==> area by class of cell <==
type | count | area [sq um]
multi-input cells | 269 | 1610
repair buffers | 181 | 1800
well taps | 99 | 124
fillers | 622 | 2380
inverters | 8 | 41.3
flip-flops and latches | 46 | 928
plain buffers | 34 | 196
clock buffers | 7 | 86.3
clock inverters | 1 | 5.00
[config.mk]
export PLATFORM = sky130hd
export DESIGN_NAME = rst_release_seq_flat
export DESIGN_NICKNAME = d
export VERILOG_FILES = /design/src/rtl/rst_release_seq_if.sv /design/src/rtl/rst_release_seq.sv /design/src/flat_wrapper.sv
export SDC_FILE = /design/constraint.sdc
export NUM_CORES = 1
export LEC_CHECK = 0
export CORE_MARGIN = 3
export CORE_UTILIZATION = 53
export DETAILED_ROUTE_END_ITERATION = 6
export PLACE_DENSITY = 0.75
export SYNTH_ARGS = -nofsm -noshare
export SYNTH_HDL_FRONTEND = slang
export SYNTH_SLANG_ARGS = --single-unit
[constraint.sdc]
create_clock -name clk -period 1.9 [get_ports clk]
set_input_delay 0.19 -clock clk [delete_from_list [all_inputs] [get_ports clk]]
set_output_delay 0.19 -clock clk [all_outputs]
set_load 0.005 [all_outputs]
[src/rtl/rst_release_seq_if.sv]
// ----------------------------------------------------------------------------
// rst_release_seq_if
// Groups the reset sequencer's software handshake and reset outputs.
//   sw_rst_req_i   : software reset request (level)
//   rst_o          : per-domain active-high resets, bit 0 releases first
//   all_released_o : high once every rst_o bit is low
//   sw_rst_ack_o   : one-cycle pulse when a software sequence completes
// master: the consumer/requester side; slave: the sequencer itself.
// ----------------------------------------------------------------------------
interface rst_release_seq_if #(
  parameter int NUM_DOMAINS = 4
);
  logic                   sw_rst_req_i;
  logic [NUM_DOMAINS-1:0] rst_o;
  logic                   all_released_o;
  logic                   sw_rst_ack_o;

  modport master (
    output sw_rst_req_i,
    input  rst_o,
    input  all_released_o,
    input  sw_rst_ack_o
  );

  modport slave (
    input  sw_rst_req_i,
    output rst_o,
    output all_released_o,
    output sw_rst_ack_o
  );
endinterface
==> src/rtl/intpol2_job_sched.sv <==
// Job scheduler for the interpolator core: arbitrates two requesters,
// loads the winning config, starts the core and watches for completion.
module intpol2_job_sched #(
  parameter int unsigned CONFIG_WIDTH = 32,
  parameter int unsigned WDOG_WIDTH   = 16,
  parameter int unsigned WDOG_LIMIT   = 16'hFFFF
) (
  input  logic                        clk,
  input  logic                        rst,
  input  logic [1:0]                  req,
  input  logic [4*CONFIG_WIDTH-1:0]   cfg0_i,
  input  logic [4*CONFIG_WIDTH-1:0]   cfg1_i,
  input  logic [7:0]                  core_status,
  output logic [4*CONFIG_WIDTH-1:0]   core_cfg,
  output logic                        core_start,
  output logic [1:0]                  gnt,
  output logic [1:0]                  job_done,
  output logic                        busy,
  output logic                        owner,
  output logic                        len_err,
  output logic                        wdog_err
);

  localparam int unsigned CFG_W = 4 * CONFIG_WIDTH;
  localparam logic [WDOG_WIDTH-1:0] WDOG_MAX = WDOG_WIDTH'(WDOG_LIMIT);

  typedef enum logic [2:0] {
    IDLE,
    LOAD,
    START,
    WAIT_BUSY,
    WAIT_DONE
  } state_t;

  state_t                  state;
  logic [WDOG_WIDTH-1:0]   wdog;
  logic                    pick;
  logic [CFG_W-1:0]        pick_cfg;
  logic                    ilen_zero;
  logic                    wdog_expired;
  logic                    core_done;
  logic                    core_busy;
  logic                    unused_status;

  assign core_done     = core_status[0];
  assign core_busy     = core_status[1];
  assign unused_status = ^core_status[7:2];
  assign ilen_zero     = (core_cfg[CFG_W-1 -: CONFIG_WIDTH] == '0);
  assign wdog_expired  = (wdog == WDOG_MAX);

  // Round-robin pick: a lone request always wins, a conflict goes to the
  // requester that did not own the previous job.
  always_comb begin
    pick = req[1];
    if (req == 2'b11) begin
      pick = ~owner;
    end
    pick_cfg = pick ? cfg1_i : cfg0_i;
  end

  // Scheduler FSM with registered outputs and watchdog counter.
  always_ff @(posedge clk or posedge rst) begin
    if (rst) begin
      state      <= IDLE;
      core_cfg   <= '0;
      core_start <= 1'b0;
      gnt        <= 2'b00;
      job_done   <= 2'b00;
      busy       <= 1'b0;
      owner      <= 1'b1;
      len_err    <= 1'b0;
      wdog_err   <= 1'b0;
      wdog       <= '0;
    end else begin
      gnt        <= 2'b00;
      core_start <= 1'b0;
      job_done   <= 2'b00;
      len_err    <= 1'b0;
      case (state)
        IDLE: begin
          if (|req) begin
            gnt      <= {pick, ~pick};
            core_cfg <= pick_cfg;
            owner    <= pick;
            busy     <= 1'b1;
            state    <= LOAD;
          end
        end
        LOAD: begin
          if (ilen_zero) begin
            len_err  <= 1'b1;
            job_done <= {owner, ~owner};
            busy     <= 1'b0;
            state    <= IDLE;
          end else begin
            state <= START;
          end
        end
        START: begin
          core_start <= 1'b1;
          wdog       <= '0;
          state      <= WAIT_BUSY;
        end
        WAIT_BUSY: begin
          if (wdog_expired) begin
            wdog_err <= 1'b1;
            job_done <= {owner, ~owner};
            busy     <= 1'b0;
            state    <= IDLE;
          end else begin
            if (wdog != '1) begin
              wdog <= wdog + WDOG_WIDTH'(1);
            end
            // A very short job may show done without ever showing busy.
            if (core_busy || core_done) begin
              state <= WAIT_DONE;
            end
          end
        end
        WAIT_DONE: begin
          if (core_done) begin
            job_done <= {owner, ~owner};
            busy     <= 1'b0;
            state    <= IDLE;
          end else if (wdog_expired) begin
            wdog_err <= 1'b1;
            job_done <= {owner, ~owner};
            busy     <= 1'b0;
            state    <= IDLE;
          end else if (wdog != '1) begin
            wdog <= wdog + WDOG_WIDTH'(1);
          end
        end
        default: begin
          busy  <= 1'b0;
          state <= IDLE;
        end
      endcase
    end
  end

endmodule
===== src/rtl/regfile_mp_if.sv =====
// Bus bundle between the decode/issue/retire logic (master) and the multi-port register file (slave).
// There is no backpressure on this bundle. wenN and iss_en commit at the next rising clk edge.
// rdata, stall and pend are combinational results of the current inputs and stored state.
interface regfile_mp_if #(
  parameter int DSIZE = 16,
  parameter int ASIZE = 4,
  parameter int NRD   = 2
);
  logic                   wen0;
  logic [ASIZE-1:0]       waddr0;
  logic [DSIZE-1:0]       wdata0;
  logic                   wen1;
  logic [ASIZE-1:0]       waddr1;
  logic [DSIZE-1:0]       wdata1;
  logic [NRD*ASIZE-1:0]   raddr;
  logic [NRD*DSIZE-1:0]   rdata;
  logic                   iss_en;
  logic [ASIZE-1:0]       iss_addr;
  logic [NRD-1:0]         stall;
  logic [(2**ASIZE)-1:0]  pend;

  modport master (
    output wen0, waddr0, wdata0, wen1, waddr1, wdata1, raddr, iss_en, iss_addr,
    input  rdata, stall, pend
  );

  modport slave (
    input  wen0, waddr0, wdata0, wen1, waddr1, wdata1, raddr, iss_en, iss_addr,
    output rdata, stall, pend
  );
endinterface


===== src/rtl/regfile_mp.sv =====
// Multi-port register file with two write ports, same-cycle write->read forwarding,
// optional hardwired-zero R0 and a per-register pending scoreboard driving per-port stall flags.
module regfile_mp #(
  parameter int DSIZE   = 16,
  parameter int ASIZE   = 4,
  parameter int NRD     = 2,
  parameter int ZERO_R0 = 1
) (
  input logic         clk,
  input logic         rst,
  regfile_mp_if.slave bus
);
  localparam int NREG = 2 ** ASIZE;

  logic [DSIZE-1:0]     regs_q [NREG];
  logic [DSIZE-1:0]     regs_d [NREG];
  logic [NREG-1:0]      pend_q;
  logic [NREG-1:0]      pend_d;
  logic                 wr0_ok;
  logic                 wr1_ok;
  logic                 iss_ok;
  logic [ASIZE-1:0]     rd_addr;
  logic [DSIZE-1:0]     rd_val;
  logic                 rd_stall;
  logic [NRD*DSIZE-1:0] rdata_c;
  logic [NRD-1:0]       stall_c;

  // Writes and issues aimed at a hardwired R0 are dropped before they reach state.
  always_comb begin
    wr0_ok = bus.wen0;
    wr1_ok = bus.wen1;
    iss_ok = bus.iss_en;
    if (ZERO_R0 != 0) begin
      if (bus.waddr0 == '0)   wr0_ok = 1'b0;
      if (bus.waddr1 == '0)   wr1_ok = 1'b0;
      if (bus.iss_addr == '0) iss_ok = 1'b0;
    end
  end

  // Port 1 is applied last so it wins a same-address collision.
  always_comb begin
    for (int i = 0; i < NREG; i++) begin
      regs_d[i] = regs_q[i];
    end
    if (wr0_ok) regs_d[bus.waddr0] = bus.wdata0;
    if (wr1_ok) regs_d[bus.waddr1] = bus.wdata1;
  end

  // Issue outranks a same-cycle write: the new producer is still outstanding.
  always_comb begin
    pend_d = pend_q;
    for (int i = 0; i < NREG; i++) begin
      if (iss_ok && (bus.iss_addr == ASIZE'(i))) begin
        pend_d[i] = 1'b1;
      end else if ((wr0_ok && (bus.waddr0 == ASIZE'(i))) ||
                   (wr1_ok && (bus.waddr1 == ASIZE'(i)))) begin
        pend_d[i] = 1'b0;
      end
    end
    if (ZERO_R0 != 0) pend_d[0] = 1'b0;
  end

  always_ff @(posedge clk) begin
    if (rst) begin
      for (int i = 0; i < NREG; i++) begin
        regs_q[i] <= '0;
      end
      pend_q <= '0;
    end else begin
      for (int i = 0; i < NREG; i++) begin
        regs_q[i] <= regs_d[i];
      end
      pend_q <= pend_d;
    end
  end

  // Read ports: a write landing this cycle both forwards its data and clears the hazard.
  always_comb begin
    rdata_c  = '0;
    stall_c  = '0;
    rd_addr  = '0;
    rd_val   = '0;
    rd_stall = 1'b0;
    for (int k = 0; k < NRD; k++) begin
      rd_addr  = bus.raddr[k*ASIZE +: ASIZE];
      rd_val   = regs_q[rd_addr];
      rd_stall = pend_q[rd_addr];
      if (bus.wen0 && (bus.waddr0 == rd_addr)) begin
        rd_val   = bus.wdata0;
        rd_stall = 1'b0;
      end
      if (bus.wen1 && (bus.waddr1 == rd_addr)) begin
        rd_val   = bus.wdata1;
        rd_stall = 1'b0;
      end
      if ((ZERO_R0 != 0) && (rd_addr == '0)) begin
        rd_val   = '0;
        rd_stall = 1'b0;
      end
      rdata_c[k*DSIZE +: DSIZE] = rd_val;
      stall_c[k]                = rd_stall;
    end
  end

  assign bus.rdata = rdata_c;
  assign bus.stall = stall_c;
  assign bus.pend  = pend_q;
endmodule

===== src/flat_wrapper.sv =====
// flat-port wrapper written by rule: the top's interface ports become plain ports
module regfile_mp_flat 
#(
  parameter int DSIZE   = 16,
  parameter int ASIZE   = 4,
  parameter int NRD     = 2,
  parameter int ZERO_R0 = 1
)
  (clk, rst, bus_wen0, bus_waddr0, bus_wdata0, bus_wen1, bus_waddr1, bus_wdata1, bus_raddr, bus_iss_en, bus_iss_addr, bus_rdata, bus_stall, bus_pend);
  regfile_mp_if #(.DSIZE(DSIZE), .ASIZE(ASIZE), .NRD(NRD)) bus_i ();
  input logic clk;
  input logic rst;
  input wire logic [$bits(bus_i.wen0)-1:0] bus_wen0;
  input wire logic [$bits(bus_i.waddr0)-1:0] bus_waddr0;
  input wire logic [$bits(bus_i.wdata0)-1:0] bus_wdata0;
  input wire logic [$bits(bus_i.wen1)-1:0] bus_wen1;
  input wire logic [$bits(bus_i.waddr1)-1:0] bus_waddr1;
  input wire logic [$bits(bus_i.wdata1)-1:0] bus_wdata1;
  input wire logic [$bits(bus_i.raddr)-1:0] bus_raddr;
  input wire logic [$bits(bus_i.iss_en)-1:0] bus_iss_en;
  input wire logic [$bits(bus_i.iss_addr)-1:0] bus_iss_addr;
  output wire logic [$bits(bus_i.rdata)-1:0] bus_rdata;
  output wire logic [$bits(bus_i.stall)-1:0] bus_stall;
  output wire logic [$bits(bus_i.pend)-1:0] bus_pend;
  assign bus_i.wen0 = bus_wen0;
  assign bus_i.waddr0 = bus_waddr0;
  assign bus_i.wdata0 = bus_wdata0;
  assign bus_i.wen1 = bus_wen1;
  assign bus_i.waddr1 = bus_waddr1;
  assign bus_i.wdata1 = bus_wdata1;
  assign bus_i.raddr = bus_raddr;
  assign bus_i.iss_en = bus_iss_en;
  assign bus_i.iss_addr = bus_iss_addr;
  assign bus_rdata = bus_i.rdata;
  assign bus_stall = bus_i.stall;
  assign bus_pend = bus_i.pend;
  regfile_mp #(.DSIZE(DSIZE), .ASIZE(ASIZE), .NRD(NRD), .ZERO_R0(ZERO_R0)) u_core (.clk(clk), .rst(rst), .bus(bus_i));
endmodule

===== config.mk =====
export PLATFORM = sky130hd
export DESIGN_NAME = regfile_mp_flat
export DESIGN_NICKNAME = d
export VERILOG_FILES = /design/src/rtl/regfile_mp_if.sv /design/src/rtl/regfile_mp.sv /design/src/flat_wrapper.sv
export SDC_FILE = /design/constraint.sdc
export NUM_CORES = 1
export LEC_CHECK = 0
export CAP_MARGIN = 10
export CORE_ASPECT_RATIO = 1.4
export CORE_UTILIZATION = 35
export CTS_CLUSTER_SIZE = 14
export DETAILED_ROUTE_END_ITERATION = 10
export DONT_BUFFER_PORTS = 1
export HOLD_SLACK_MARGIN = 0.12
export SLEW_MARGIN = 30
export SYNTH_ARGS = -nofsm -noshare
export SYNTH_HDL_FRONTEND = slang
export SYNTH_SLANG_ARGS = --single-unit

===== constraint.sdc =====
create_clock -name clk -period 4.31 [get_ports clk]
set_input_delay 0.431 -clock clk [delete_from_list [all_inputs] [get_ports clk]]
set_output_delay 0.431 -clock clk [all_outputs]
set_load 0.1 [all_outputs]

==> summary.txt <==
STA
  • Actual transition at the worst max-transition pin: ~1000 ps
  • Relative max-transition margin: approximately 30%
  • Portion of the clock cycle consumed by the worst path in the final layout: about four fifths
  • Shortest period the worst path allows: roughly 3400 ps
  • Maximum operating frequency: about 290 MHz
  • Setup slack of the critical path after layout: ~900 ps
  • Setup repair after global routing missed its margin: no
  • Fin Clk Skew: 0 ps
  • Fin. Hold Viols: 0
  • Total Neg Setup Slack: 0 ps
  • Setup Viol. Count Final: 0
  • Count of pins over their slew limit: 0

Worst setup path
  • Startpoint types: register
  • Worst Setup End Kind: primary output
  • Ordered cell list for the critical path: mux4_2 -> mux4_2 -> and3_1 -> buf_4
  • Cell type of the slowest stage on the worst timing path: sky130_fd_sc_hd__dfxtp_1
  • Most common cell on crit path: sky130_fd_sc_hd__mux4_2
  • Endpoint arrival time on the critical path: roughly 3000 ps
  • Setup CP Type: register to primary output
  • Worst Path Required: a little under 4000 ps
  • Max incr delay on CP: 670 ps
  • Top fanout value on the critical path: 4

GRT
  • GRT Util Overall: between 20 and 30%
  • Initial antenna violation count: 2
  • Vias in the first global route: 15400
  • Pin count of the biggest net entering global routing: about 220
  • Remaining global-route overflow: 0
  • Global-route wire length before repair: 101 mm

Placed design
  • Hpwl dp: 42.5 mm
  • DP Worst Slack: approximately 1200 ps
  • Port-buffer cells: 0
  • Placer Congestion: 0.960
  • Number of cells after detailed placement: about 2300

Clocking
  • Clock transition at the registers of the reported paths: around 70 ps
  • Cell at the root of the clock tree: sky130_fd_sc_hd__clkbuf_16
  • H-tree lvl count: 1
  • Clock buffers created by TritonCTS: 27
  • Max Buffers Root-to-Sink: 3
  • Clock tree from TritonCTS: built
  • Clock network latency to the later pin of the worst-skew pair: ~570 ps
  • Clock Sinks: around 270
  • Buffers inserted during post-CTS setup optimization: 0

Layout
  • Most frequent cells in the layout: 390 x sky130_fd_sc_hd__nor2_1, 262 x sky130_fd_sc_hd__dfxtp_1, 231 x sky130_fd_sc_hd__a211oi_1
  • Layout cell share with drive strength beyond 1: 17.0%
  • Most frequent standard cell in the layout excluding fill and tap cells: sky130_fd_sc_hd__nor2_1
  • Non-filler instance count after layout: approximately 2500
  • Nets@finish: ~1900
  • Synth-to-layout area growth: 14.0%
  • Antenna cells: 0

Run status
  • Status: completed

Route
  • Number of remaining DRC errors: 0
  • Post-detailed-route count of antenna-violating nets: 0
  • Detailed-router iteration count before antenna repair: 7
  • Wire per inst: approximately 28 µm
  • DRC violation total after the first TritonRoute iteration: roughly 1800
  • Detailed-route via count: approximately 16000
  • Final wirelength: between 60 and 70 mm
  • Average vias per placed instance: 6.48

Synthesis
  • Mapped Avg Cell Area: roughly 9 µm²
  • Async set-or-reset flop fraction in the synthesized netlist: 0%
  • Basic-gate share of the synthesized area counting and, or, nand and nor cells: approximately 14%
  • Dominant combinational cell family by area after synthesis: multiplexers
  • Synth Area in Compound Gates: 22.8%
  • Post-Synthesis Cells: 1870
  • Syn. warnings: 0
  • Sequential element share of the synthesized area: 32.2%
  • Mapped Nets: between 1500 and 2000
  • Multiplexer fraction of the synthesized cell area: between 20% and 30%
  • Count of different cell masters after synthesis: between 50 and 60
  • EDFF count, synth: 0
  • Seq cells post-synth: about 270
  • Post-synthesis share of cell area spent on xor and xnor gates: 0.832%
  • Post-synthesis instance area: approximately 17000 µm²
  • Commonest register cell after synthesis: sky130_fd_sc_hd__dfxtp_1
  • Arithmetic-cell share of the synthesized area counting full adders, half adders and majority gates: 0%

Floorplan
  • Width of the die: approximately 190 µm
  • Area of the core region: about 47000 µm²
  • Initial cell density of the core: around 36%
  • Rows: 94
  • Die ar.: about 50000 µm²
  • I/O pin count: about 110
  • Die H: ~260 µm

Power
  • Cell leakage power: about 6.5 nW
  • Power per standard cell area: 327 nW/µm²
  • Peak ir drop on the vdd network: around 0.28 mV
  • Power consumption: about 0.0063 W

Worst hold path
  • Class of the most critical hold timing path: primary input to register

Run
  • MaxCap Viol Count: 0
-- critical path: cells and delay by family, from the launching register on --
family | cells | cell delay, ps
mux | 2 | 1200
flops | 1 | 670
simple gates | 1 | 270
buf+inv | 1 | 250
-- state kept, by name, indices dropped and copies added, names as in the netlist --
name	count
u_core.regs_q	256
u_core.bus.pend	15
-- metal layers --
metal | share of wire [%] | track usage [%] | vias to the layer above
met5 | 0.017 | 0 | -
met4 | 8.2 | 21.9 | 2
met3 | 8.6 | 4.45 | 301
met2 | 48 | 47.0 | 920
met1 | 35 | 31.1 | 7828
li1 | - | - | 6860
-- per-stage QoR --
stage	instance area, µm²	util (%)	hold slack, ps
after detailed placement	17300	36.6	471
after global routing	19200	40.6	130
after global placement	17300	36.5	463
after CTS	19100	40.4	120
after floorplan	16800	-	451
final	19200	40.6	134
-- what timing repair did --
| item | in CTS | in global routing |
|---|---|---|
| gates resized for setup | 0 | 0 |
| hold buffers | 92 | 0 |
| endpoints found under the hold margin | 271 | 0 |
-- report_power, final --
| part | internal (W) | switching (W) | leakage [nW] | total, W |
|---|---|---|---|---|
| logic | 0.000367 | 0.000753 | 3.87 | 0.00112 |
| clock network | 0.00141 | 0.00110 | 0.451 | 0.00251 |
| registers | 0.00258 | 0.0000760 | 2.20 | 0.00266 |
-- synthesized netlist by cell type (7+ instances only) --
| library cell | count | area, µm² |
|---|---|---|
| sky130_fd_sc_hd__nand2b_1 | 9 | 56.3 |
| sky130_fd_sc_hd__a32oi_1 | 10 | 87.6 |
| sky130_fd_sc_hd__nor3_1 | 51 | 255 |
| sky130_fd_sc_hd__buf_2 | 45 | 225 |
| sky130_fd_sc_hd__o22a_1 | 7 | 61.3 |
| sky130_fd_sc_hd__xor2_1 | 12 | 105 |
| sky130_fd_sc_hd__nor2b_1 | 27 | 169 |
| sky130_fd_sc_hd__nand3b_1 | 7 | 52.6 |
| sky130_fd_sc_hd__mux4_2 | 130 | 2930 |
| sky130_fd_sc_hd__nand2_1 | 28 | 105 |
| sky130_fd_sc_hd__nor2_1 | 390 | 1460 |
| sky130_fd_sc_hd__mux2_2 | 8 | 90.1 |
| sky130_fd_sc_hd__dfxtp_1 | 271 | 5430 |
| sky130_fd_sc_hd__buf_1 | 10 | 37.5 |
| sky130_fd_sc_hd__o221a_2 | 18 | 203 |
| sky130_fd_sc_hd__buf_4 | 15 | 113 |
| sky130_fd_sc_hd__o21ai_0 | 17 | 85.1 |
| sky130_fd_sc_hd__mux2i_1 | 87 | 871 |
| sky130_fd_sc_hd__o221ai_1 | 7 | 61.3 |
| sky130_fd_sc_hd__a21oi_1 | 167 | 836 |
| sky130_fd_sc_hd__buf_6 | 12 | 135 |
| sky130_fd_sc_hd__nand3_1 | 10 | 50.1 |
| sky130_fd_sc_hd__inv_1 | 18 | 67.6 |
| sky130_fd_sc_hd__a211oi_2 | 10 | 125 |
| sky130_fd_sc_hd__o22ai_1 | 34 | 213 |
| sky130_fd_sc_hd__clkbuf_1 | 153 | 574 |
| sky130_fd_sc_hd__o21a_1 | 15 | 113 |
| sky130_fd_sc_hd__a221oi_1 | 18 | 158 |
| sky130_fd_sc_hd__a211oi_1 | 232 | 1740 |
-- cell type report --
cell class | count | area, µm²
clock buffer | 36 | 759
sequential | 271 | 5440
multi-input combinational | 1343 | 10600
clock inverter | 12 | 135
fill | 4590 | 28100
inverter | 21 | 78.8
timing repair buffer | 149 | 1430
tap | 624 | 781
-- worst paths after layout --
path                                           from                   end  slack [ps]  cells past startpoint
worst max-delay path             u_core.bus.pend[7]          bus_stall[0]         910                      4
worst min-delay path                  bus_wdata0[7]  u_core.regs_q[14][7]         130                      2
worst max register to register  u_core.bus.pend[12]   u_core.bus.pend[12]        2340                      3
worst min register to register  u_core.regs_q[0][0]   u_core.regs_q[0][0]         480                      1
-- logic make-up (layout without fill, tap and decap cells) --
family | count (synthesis) | count (layout)
multiplexers | 225 | 225
AO/OA/AOI/OAI | 552 | 552
AND/OR/NAND/NOR | 549 | 549
buffers and inverters | 256 | 218
XOR/XNOR | 16 | 16
flip-flops | 271 | 271
other | 1 | 1
Note: power is estimated with default switching activity, not from simulation.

-------

__Exercise goal__: Please return the lines above that run from the line containing "input logic clk;" to the line containing "input wire logic [$bits(bus_i.raddr)-1:0]", inclusive, exactly and with no other lines.

__Output for this exercise__:
  input logic clk;
  input logic rst;
  input wire logic [$bits(bus_i.wen0)-1:0] bus_wen0;
  input wire logic [$bits(bus_i.waddr0)-1:0] bus_waddr0;
  input wire logic [$bits(bus_i.wdata0)-1:0] bus_wdata0;
  input wire logic [$bits(bus_i.wen1)-1:0] bus_wen1;
  input wire logic [$bits(bus_i.waddr1)-1:0] bus_waddr1;
  input wire logic [$bits(bus_i.wdata1)-1:0] bus_wdata1;
  input wire logic [$bits(bus_i.raddr)-1:0] bus_raddr;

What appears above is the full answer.